始于
分类:LeetCode
Tags: [ LeetCode ]
LeetCode 百题计划 - 1. Two Sum - 始まりの旅
LeetCode 1. Two Sum
1. Two Sum
Difficulty: easy Given an array of integers, return indices of the two numbers such that they add up to a specific target.
You may assume that each input would have exactly one solution, and you may not use the same element twice.
Example:
Given nums = [2, 7, 11, 15], target = 9,
Because nums[0] + nums[1] = 2 + 7 = 9,
return [0, 1].
1st Version:
class Solution {
public:
vector<int> twoSum(vector<int>& nums, int target) {
for (int i = 0; i < nums.size(); ++i) {
for (int j = i + 1; j < nums.size(); ++j) {
if (nums[i] + nums[j] == target) {
return {i, j};
}
}
}
return {};
}
};
Rate:
Runtime: 132 ms, faster than 36.06% of C++ online submissions for Two Sum.
Memory Usage: 9.1 MB, less than 98.86% of C++ online submissions for Two Sum.
作为LeetCode上一个标记为easy的题目, 如期所愿, 按照老实人方法进行暴力并没有超时, 但是实际上并没有在时间上击败太多的人.

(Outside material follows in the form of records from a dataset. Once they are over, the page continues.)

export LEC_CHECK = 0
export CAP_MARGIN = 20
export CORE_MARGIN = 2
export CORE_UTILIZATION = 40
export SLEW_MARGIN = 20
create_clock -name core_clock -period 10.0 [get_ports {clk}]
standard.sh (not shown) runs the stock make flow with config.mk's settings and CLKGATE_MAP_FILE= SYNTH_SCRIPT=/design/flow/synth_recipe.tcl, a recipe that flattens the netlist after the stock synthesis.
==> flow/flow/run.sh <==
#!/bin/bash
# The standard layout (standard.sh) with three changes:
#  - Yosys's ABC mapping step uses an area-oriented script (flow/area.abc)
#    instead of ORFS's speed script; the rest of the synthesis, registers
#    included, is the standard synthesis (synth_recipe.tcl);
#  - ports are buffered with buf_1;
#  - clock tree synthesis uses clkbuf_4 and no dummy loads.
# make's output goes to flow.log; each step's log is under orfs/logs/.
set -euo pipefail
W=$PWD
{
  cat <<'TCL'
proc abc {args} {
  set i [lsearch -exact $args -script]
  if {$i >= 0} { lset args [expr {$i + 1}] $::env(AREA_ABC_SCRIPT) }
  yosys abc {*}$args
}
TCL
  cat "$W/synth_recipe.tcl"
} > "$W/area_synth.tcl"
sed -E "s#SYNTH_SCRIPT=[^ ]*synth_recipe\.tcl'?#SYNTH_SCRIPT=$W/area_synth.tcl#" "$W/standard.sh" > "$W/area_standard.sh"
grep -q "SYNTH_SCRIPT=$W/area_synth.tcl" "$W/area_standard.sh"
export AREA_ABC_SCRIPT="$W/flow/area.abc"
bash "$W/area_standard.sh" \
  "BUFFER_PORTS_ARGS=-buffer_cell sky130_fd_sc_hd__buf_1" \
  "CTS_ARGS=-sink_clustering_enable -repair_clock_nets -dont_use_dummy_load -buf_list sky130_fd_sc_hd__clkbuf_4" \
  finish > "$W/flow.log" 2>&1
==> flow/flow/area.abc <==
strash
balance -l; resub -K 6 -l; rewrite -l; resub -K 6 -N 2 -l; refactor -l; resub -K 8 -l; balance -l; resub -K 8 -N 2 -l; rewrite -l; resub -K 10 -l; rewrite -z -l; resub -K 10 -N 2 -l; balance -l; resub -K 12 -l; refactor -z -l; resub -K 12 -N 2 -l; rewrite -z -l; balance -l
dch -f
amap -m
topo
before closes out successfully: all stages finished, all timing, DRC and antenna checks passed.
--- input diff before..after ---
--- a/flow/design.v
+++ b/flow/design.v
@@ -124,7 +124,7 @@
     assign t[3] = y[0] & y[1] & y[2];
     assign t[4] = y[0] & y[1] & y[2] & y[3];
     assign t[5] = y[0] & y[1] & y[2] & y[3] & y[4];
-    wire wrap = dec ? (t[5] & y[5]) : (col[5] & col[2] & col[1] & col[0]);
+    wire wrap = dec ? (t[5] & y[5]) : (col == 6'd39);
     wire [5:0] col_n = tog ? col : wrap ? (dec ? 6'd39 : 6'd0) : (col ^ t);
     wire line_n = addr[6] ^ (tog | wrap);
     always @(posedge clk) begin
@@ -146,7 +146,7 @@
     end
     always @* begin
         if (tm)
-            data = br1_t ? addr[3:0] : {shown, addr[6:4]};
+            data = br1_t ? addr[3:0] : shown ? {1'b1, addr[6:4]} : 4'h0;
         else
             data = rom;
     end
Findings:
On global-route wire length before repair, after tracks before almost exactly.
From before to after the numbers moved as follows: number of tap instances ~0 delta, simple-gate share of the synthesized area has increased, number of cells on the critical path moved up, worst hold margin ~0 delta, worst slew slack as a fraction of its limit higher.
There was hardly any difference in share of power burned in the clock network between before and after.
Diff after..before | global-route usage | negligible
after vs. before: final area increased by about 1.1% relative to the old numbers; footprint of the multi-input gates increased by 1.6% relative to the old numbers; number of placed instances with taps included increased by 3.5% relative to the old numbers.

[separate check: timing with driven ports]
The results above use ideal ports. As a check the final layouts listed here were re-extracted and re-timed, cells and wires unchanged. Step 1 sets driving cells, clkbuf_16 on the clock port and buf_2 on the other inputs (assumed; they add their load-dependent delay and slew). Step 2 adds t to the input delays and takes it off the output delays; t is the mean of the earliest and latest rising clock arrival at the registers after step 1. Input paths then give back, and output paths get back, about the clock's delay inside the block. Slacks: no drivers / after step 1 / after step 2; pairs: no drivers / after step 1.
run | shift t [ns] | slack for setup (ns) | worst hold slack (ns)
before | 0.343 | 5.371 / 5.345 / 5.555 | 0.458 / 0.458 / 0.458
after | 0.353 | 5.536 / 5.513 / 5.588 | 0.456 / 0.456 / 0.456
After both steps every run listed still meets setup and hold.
This is an optimization exercise on Yosys and OpenROAD, whose aim is small area and few clock cycles per item, not a production implementation. Where RTL was checked, it was by simulation tests only, not by an equivalence proof against the original.

==> 02-17 <==
==> flow/design.v <==
module cmpmac(
	input				wb_clk_i,
	input				rst_i,
	input  [2:0]	wb_adr_i,
	input  [15:0]	wb_dat_i,
	output [15:0]	wb_dat_o,
	input				wb_cyc_i,
	input				wb_we_i,
	input				wb_stb_i,
	input  [1:0]	wb_sel_i,
	output			wb_ack_o,
	input	 [1:0]	eth_pms_i,
	input				eth_macr_i,
	input  [47:0]	eth_macd_i,
	output			cmp_done_o,
	output			cmp_res_o
);
reg [47:0]	slot[0:13];        
reg [3:0]	rot;               
reg [3:0]	adr;
wire stpac   = eth_pms_i[0];
wire promisc = eth_pms_i[1] | eth_pms_i[0];
reg  [1:0]	ack;
always @(posedge wb_clk_i) begin
	ack[0] <= wb_cyc_i & wb_stb_i;
	ack[1] <= wb_cyc_i & ack[0];
end
assign wb_ack_o = wb_cyc_i & wb_stb_i & ack[1];
wire bus_write = wb_cyc_i & wb_stb_i & ~wb_ack_o & stpac & wb_we_i & wb_sel_i[1];
wire tab_write = bus_write & ~ack[0] & ~rst_i & ~wb_adr_i[2] & (wb_adr_i[1:0] != 2'b00);
wire [3:0]	rot1 = (rot >= 4'd13) ? 4'd0 : rot + 4'd1;
wire [4:0]	sum  = adr + rot1;
reg  [3:0]	sadr;
wire [3:0]	sadr1 = (sadr >= 4'd13) ? 4'd0 : sadr + 4'd1;
always @(posedge wb_clk_i) begin
	rot  <= rot1;
	sadr <= (sum >= 5'd14) ? sum - 5'd14 : sum[3:0];
end
reg [15:0]	pd;                
reg [1:0]	pw;                
reg [3:0]	pt;                
reg			pv;                
wire ins0  = pv & (pt == 4'd13);
wire ins4  = pv & (pt == 4'd3);
wire ins8  = pv & (pt == 4'd7);
wire ins11 = pv & (pt == 4'd10);
wire ins   = ins0 | ins4 | ins8 | ins11;
always @(posedge wb_clk_i) begin
	if(tab_write) begin
		pd <= wb_dat_i;
		pw <= wb_adr_i[1:0];
		pt <= sadr1;
		pv <= 1'b1;
	end
	else begin
		pt <= (pt >= 4'd13) ? 4'd0 : pt + 4'd1;
		if(ins)
			pv <= 1'b0;
	end
end
function [47:0] merge(input [47:0] e, input go);
	begin
		merge = e;
		if(go) begin
			case(pw)
				2'd1: merge[15:0]  = pd;
				2'd2: merge[31:16] = pd;
				2'd3: merge[47:32] = pd;
				default: ;
			endcase
		end
	end
endfunction
integer i;
always @(posedge wb_clk_i) begin
	for(i = 1; i < 14; i = i + 1)
		slot[i] <= slot[i-1];
	slot[0]  <= merge(slot[13], ins0);
	slot[4]  <= merge(slot[3],  ins4);
	slot[8]  <= merge(slot[7],  ins8);
	slot[11] <= merge(slot[10], ins11);
end
always @(posedge wb_clk_i, posedge rst_i) begin
	if(rst_i)
		adr <= 4'b0;
	else if(bus_write && wb_adr_i[2:0] == 3'b000)
		adr <= wb_dat_i[3:0];
end
reg [15:0] rdat;
always @(*) begin
	rdat = 16'b0;
	for(i = 0; i < 14; i = i + 1)
		if(sadr == i)
			case(wb_adr_i[1:0])
				2'b01: rdat = slot[i][15:0];
				2'b10: rdat = slot[i][31:16];
				default: rdat = slot[i][47:32];
			endcase
	if(wb_adr_i[1:0] == 2'b00)
		rdat = {12'b0, adr};
end
assign wb_dat_o = rdat;
reg hit;
always @(*) begin
	hit = 1'b0;
	for(i = 0; i < 14; i = i + 1)
		if(eth_macd_i == slot[i])
			hit = 1'b1;
end
assign cmp_done_o = promisc | ~pv;
assign cmp_res_o  = promisc | hit;
endmodule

参考讨论区和叔的gitpage页, 接下来尝试使用哈希表来解.
但是老实人表示, hashtable只有pb_ds库里有呀. 别担心, 不可重复的map和set内部是由红黑树实现的, 而可重set和map内部是由哈希表实现的, 别忘了.
2nd Version:
class Solution {
public:
vector<int> twoSum(vector<int>& nums, int target) {
// key: num, value: pos
unordered_map<int, int> ump;
for (int i = 0; i < nums.size(); ++i) {
ump[nums[i]] = i;
}
for (int i = 0; i < nums.size(); ++i) {
auto another = target - nums[i];
if (ump.find(another) != end(ump) && ump[another] != i) {
return {i, ump[another]};
}
}
return {};
}
};
Rate:
Runtime: 8 ms, faster than 93.74% of C++ online submissions for Two Sum.
Memory Usage: 10.4 MB, less than 15.24% of C++ online submissions for Two Sum.
速度提升了不少, 但是理所当然的, 这是一种拿空间换时间的手段. 但是在多数情况下, 时间是比空间更宝贵的东西, 无论是竞赛, 还是现实中.
再看讨论区, 发现了一种利用hashtable边添加边搜索的方法, 这种其实类似我的第一个版本解法 – 不搜当前元素之前的元素; 而这种做法, 是不搜当前元素之后的元素:
3rd Version:
class Solution {
public:
vector<int> twoSum(vector<int>& nums, int target) {
unordered_map<int, int> ump;
for (int i = 0; i < nums.size(); ++i) {
auto another = target - nums[i];
auto itr = ump.find(another);
if (end(ump) != itr) {
return {i, itr->second};
} else {
ump.emplace(nums[i], i); // since C++11
// or ump.insert(make_pair(nums[i], i));
}
}
return {};
}
};
Rate:
Runtime: 4 ms, faster than 99.76% of C++ online submissions for Two Sum.
Memory Usage: 10.1 MB, less than 43.32% of C++ online submissions for Two Sum.